Пятнадцать лет Хосе почти не выходил из дома. В качестве объяснения приводились обычно его «упорные» судороги. Мать Хосе говорила, что не решается выводить сына на улицу из-за боязни, что его бесконечные припадки будут происходить на людях. Лечащие врачи перепробовали множество препаратов, помогающих остановить судороги, но эпилепсия казалась неизлечимой – так, во всяком случае, утверждалось в истории болезни.
У нас почти нет информации о том, что произошло за эти годы. Хосе исчез из мира, ушел из-под медицинского и любого другого наблюдения. Он мог бы так и кануть в небытие, содрогаясь в конвульсиях в своей одинокой подвальной комнате, не случись с ним сильного психического «взрыва», который окончился первой в его жизни госпитализацией.

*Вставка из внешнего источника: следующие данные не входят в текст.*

`config.mk`:
```
export PLATFORM = sky130hd
export DESIGN_NAME = memory_access_arbiter
export DESIGN_NICKNAME = d
export VERILOG_FILES = /design/src/rtl/memory_access_arbiter_pkg.sv /design/src/rtl/memory_access_arbiter_request_slot.sv /design/src/rtl/memory_access_arbiter.sv
export SDC_FILE = /design/constraint.sdc
export NUM_CORES = 1
export LEC_CHECK = 0
export ABC_AREA = 1
export BUFFER_PORTS_ARGS = -buffer_cell sky130_fd_sc_hd__buf_2
export CAP_MARGIN = 20
export CORE_ASPECT_RATIO = 0.7
export CORE_MARGIN = 2
export CORE_UTILIZATION = 35
export DETAILED_ROUTE_END_ITERATION = 12
export PLACE_DENSITY = 0.61
export SLEW_MARGIN = 20
export SYNTH_ARGS = -nofsm -noshare
export SYNTH_HDL_FRONTEND = slang
export SYNTH_HIERARCHICAL = 1
export SYNTH_SLANG_ARGS = --single-unit
```
`constraint.sdc`:
```
create_clock -name clk -period 3.65 [get_ports clk]
set_input_delay 0.1825 -clock clk [delete_from_list [all_inputs] [get_ports clk]]
set_output_delay 0.1825 -clock clk [all_outputs]
set_load 0.01 [all_outputs]
```
`src/rtl/memory_access_arbiter_pkg.sv`:
```
// Shared types and constants for the fetch/data memory arbiter.
// Holds FSM states, port ids, the request bundle and the arbitration pick.
// No timing of its own; consumed by the slot and the top.
package memory_access_arbiter_pkg;

    typedef enum logic [1:0] {
        ST_IDLE       = 2'd0,
        ST_ISSUE      = 2'd1,
        ST_WAIT_RDATA = 2'd2
    } state_t;

    localparam logic PORT_INST = 1'b0;
    localparam logic PORT_DATA = 1'b1;

    localparam logic [31:0] ADDR_NOP_DEFAULT = 32'hffff_ffff;

    typedef struct packed {
        logic [31:0] addr;
        logic        write;
        logic [31:0] wdata;
        logic [31:0] wmask;
    } req_t;

    // With both ports pending, fair mode alternates away from the last winner.
    function automatic logic pick_port(input logic fair, input logic i_pend,
                                       input logic d_pend, input logic last_grant);
        if (i_pend && d_pend) begin
            return fair ? ~last_grant : PORT_DATA;
        end
        return d_pend ? PORT_DATA : PORT_INST;
    endfunction

endpackage

```
`src/rtl/memory_access_arbiter_request_slot.sv`:
```
// request_slot: one-entry request buffer in front of the arbiter.
// Latency: loads on start&ready, visible the next cycle; clears on retire.
// Backpressure: slot_rdy is low from the cycle after load until clear.
module request_slot
    import memory_access_arbiter_pkg::*;
(
    input  logic        clk,
    input  logic        rst_n,
    input  logic        load,
    input  logic        clear,
    input  logic [31:0] req_addr,
    input  logic        req_write,
    input  logic [31:0] req_wdata,
    input  logic [31:0] req_wmask,
    output logic        slot_vld,
    output logic        slot_rdy,
    output logic [31:0] slot_addr,
    output logic        slot_write,
    output logic [31:0] slot_wdata,
    output logic [31:0] slot_wmask
);

    req_t slot_q;

    always_ff @(posedge clk or negedge rst_n) begin
        if (!rst_n) begin
            slot_vld <= 1'b0;
            slot_q   <= '0;
        end else if (clear) begin
            slot_vld <= 1'b0;
        end else if (load && !slot_vld) begin
            slot_vld <= 1'b1;
            slot_q   <= '{addr: req_addr, write: req_write, wdata: req_wdata, wmask: req_wmask};
        end
    end

    assign slot_rdy   = !slot_vld;
    assign slot_addr  = slot_q.addr;
    assign slot_write = slot_q.write;
    assign slot_wdata = slot_q.wdata;
    assign slot_wmask = slot_q.wmask;

endmodule

```
`src/rtl/memory_access_arbiter.sv`:
```
// memory_access_arbiter: shares one unaligned memory controller port between fetch and data.
// Latency: 1 cycle arbitration, then issue; read data returned 1 cycle after mem_rdata_valid.
// Backpressure: each port holds one request (cmd_ready low until retired); ISSUE holds on mem_cmd_ready.
module memory_access_arbiter
    import memory_access_arbiter_pkg::*;
#(
    parameter int          FAIR     = 1,
    parameter logic [31:0] ADDR_NOP = ADDR_NOP_DEFAULT
) (
    input  logic        clk,
    input  logic        rst_n,
    input  logic        i_cmd_start,
    output logic        i_cmd_ready,
    input  logic [31:0] i_addr,
    output logic [31:0] i_rdata,
    output logic        i_rdata_valid,
    input  logic        d_cmd_start,
    input  logic        d_cmd_write,
    output logic        d_cmd_ready,
    input  logic [31:0] d_addr,
    input  logic [31:0] d_wdata,
    input  logic [31:0] d_wmask,
    output logic [31:0] d_rdata,
    output logic        d_rdata_valid,
    output logic        mem_cmd_start,
    output logic        mem_cmd_write,
    input  logic        mem_cmd_ready,
    output logic [31:0] mem_addr,
    output logic [31:0] mem_wdata,
    output logic [31:0] mem_wmask,
    input  logic [31:0] mem_rdata,
    input  logic        mem_rdata_valid
);

    logic        i_vld, d_vld;
    logic        i_clear, d_clear;
    logic [31:0] i_s_addr, i_s_wdata, i_s_wmask;
    logic [31:0] d_s_addr, d_s_wdata, d_s_wmask;
    logic        i_s_write, d_s_write;
    req_t        i_slot, d_slot, cur;

    state_t      state, state_nxt;
    logic        sel, sel_nxt;
    logic        last_grant, last_grant_nxt;
    logic        retire;
    logic        i_pulse_nxt, d_pulse_nxt;

    // Fetch is read-only, so its slot never carries write data.
    request_slot u_i_slot (
        .clk        (clk),
        .rst_n      (rst_n),
        .load       (i_cmd_start & i_cmd_ready),
        .clear      (i_clear),
        .req_addr   (i_addr),
        .req_write  (1'b0),
        .req_wdata  (32'h0),
        .req_wmask  (32'h0),
        .slot_vld   (i_vld),
        .slot_rdy   (i_cmd_ready),
        .slot_addr  (i_s_addr),
        .slot_write (i_s_write),
        .slot_wdata (i_s_wdata),
        .slot_wmask (i_s_wmask)
    );

    request_slot u_d_slot (
        .clk        (clk),
        .rst_n      (rst_n),
        .load       (d_cmd_start & d_cmd_ready),
        .clear      (d_clear),
        .req_addr   (d_addr),
        .req_write  (d_cmd_write),
        .req_wdata  (d_wdata),
        .req_wmask  (d_wmask),
        .slot_vld   (d_vld),
        .slot_rdy   (d_cmd_ready),
        .slot_addr  (d_s_addr),
        .slot_write (d_s_write),
        .slot_wdata (d_s_wdata),
        .slot_wmask (d_s_wmask)
    );

    assign i_slot = '{addr: i_s_addr, write: i_s_write, wdata: i_s_wdata, wmask: i_s_wmask};
    assign d_slot = '{addr: d_s_addr, write: d_s_write, wdata: d_s_wdata, wmask: d_s_wmask};
    assign cur    = (sel == PORT_DATA) ? d_slot : i_slot;

    assign i_clear = retire && (sel == PORT_INST);
    assign d_clear = retire && (sel == PORT_DATA);

    always_ff @(posedge clk or negedge rst_n) begin
        if (!rst_n) begin
            state         <= ST_IDLE;
            sel           <= PORT_INST;
            last_grant    <= PORT_INST;
            i_rdata_valid <= 1'b0;
            d_rdata_valid <= 1'b0;
            i_rdata       <= '0;
            d_rdata       <= '0;
        end else begin
            state         <= state_nxt;
            sel           <= sel_nxt;
            last_grant    <= last_grant_nxt;
            i_rdata_valid <= i_pulse_nxt;
            d_rdata_valid <= d_pulse_nxt;
            if (i_pulse_nxt) begin
                i_rdata <= mem_rdata;
            end
            if (d_pulse_nxt) begin
                d_rdata <= mem_rdata;
            end
        end
    end

    always_comb begin
        state_nxt      = state;
        sel_nxt        = sel;
        last_grant_nxt = last_grant;
        retire         = 1'b0;
        i_pulse_nxt    = 1'b0;
        d_pulse_nxt    = 1'b0;
        mem_cmd_start  = 1'b0;
        mem_cmd_write  = 1'b0;
        mem_addr       = ADDR_NOP;
        mem_wdata      = '0;
        mem_wmask      = '0;

        case (state)
            ST_IDLE: begin
                if (i_vld || d_vld) begin
                    sel_nxt        = pick_port(FAIR != 0, i_vld, d_vld, last_grant);
                    last_grant_nxt = sel_nxt;
                    state_nxt      = ST_ISSUE;
                end
            end
            ST_ISSUE: begin
                mem_addr      = cur.addr;
                mem_cmd_write = cur.write;
                mem_wdata     = cur.wdata;
                mem_wmask     = cur.wmask;
                mem_cmd_start = mem_cmd_ready;
                if (mem_cmd_ready) begin
                    // Stores are posted: the slot frees as soon as downstream takes it.
                    if (cur.write) begin
                        retire    = 1'b1;
                        state_nxt = ST_IDLE;
                    end else begin
                        state_nxt = ST_WAIT_RDATA;
                    end
                end
            end
            ST_WAIT_RDATA: begin
                mem_addr = cur.addr;
                if (mem_rdata_valid) begin
                    retire      = 1'b1;
                    i_pulse_nxt = (sel == PORT_INST);
                    d_pulse_nxt = (sel == PORT_DATA);
                    state_nxt   = ST_IDLE;
                end
            end
            default: state_nxt = ST_IDLE;
        endcase
    end

endmodule

```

Добавим, что там, в подвале, внутренняя жизнь Хосе все же не угасла окончательно. Он просил и жадно рассматривал журналы, предпочитая издания по естественной истории и географии. Кроме того, урывая время между припадками и сыпавшимися на него попреками, он находил огрызки карандашей и рисовал. Эти рисунки, похоже, были его единственной связью с внешним миром, в особенности с миром живой природы. В детстве он часто ездил с отцом за город на этюды и полюбил растения и животных, так что теперь их изображения оставались той тонкой нитью, которая соединяла его с реальностью.
Такой была его жизнь, реконструированная мной на основании различных источников, прежде всего истории болезни, которая оказалась весьма примечательным набором документов – и тем, что в них содержалось, и тем, что отсутствовало. Мне пришлось также полагаться на свидетельства очевидцев, в частности, работника отдела социального обеспечения, который заинтересовался случаем Хосе, приходил к нему домой, но ничем не смог помочь. Свою роль сыграли и рассказы постаревших и больных родителей. Но все это так никогда бы и не вышло на поверхность, не случись с Хосе этого первого внезапного и страшного приступа буйства – настоящего взрыва, когда он неистовствовал и крушил вещи и в конце концов попал в больницу.
Что могло вызвать эту ярость? Можно ли считать ее бешенством эпилептического происхождения[142]? Просто «психозом», в соответствии с примитивной формулировкой врача приемного покоя? Или же мы имели дело с отчаянным криком о помощи, с попыткой немой, доведенной до последней крайности души хоть как-то сообщить окружающим о своих мучениях?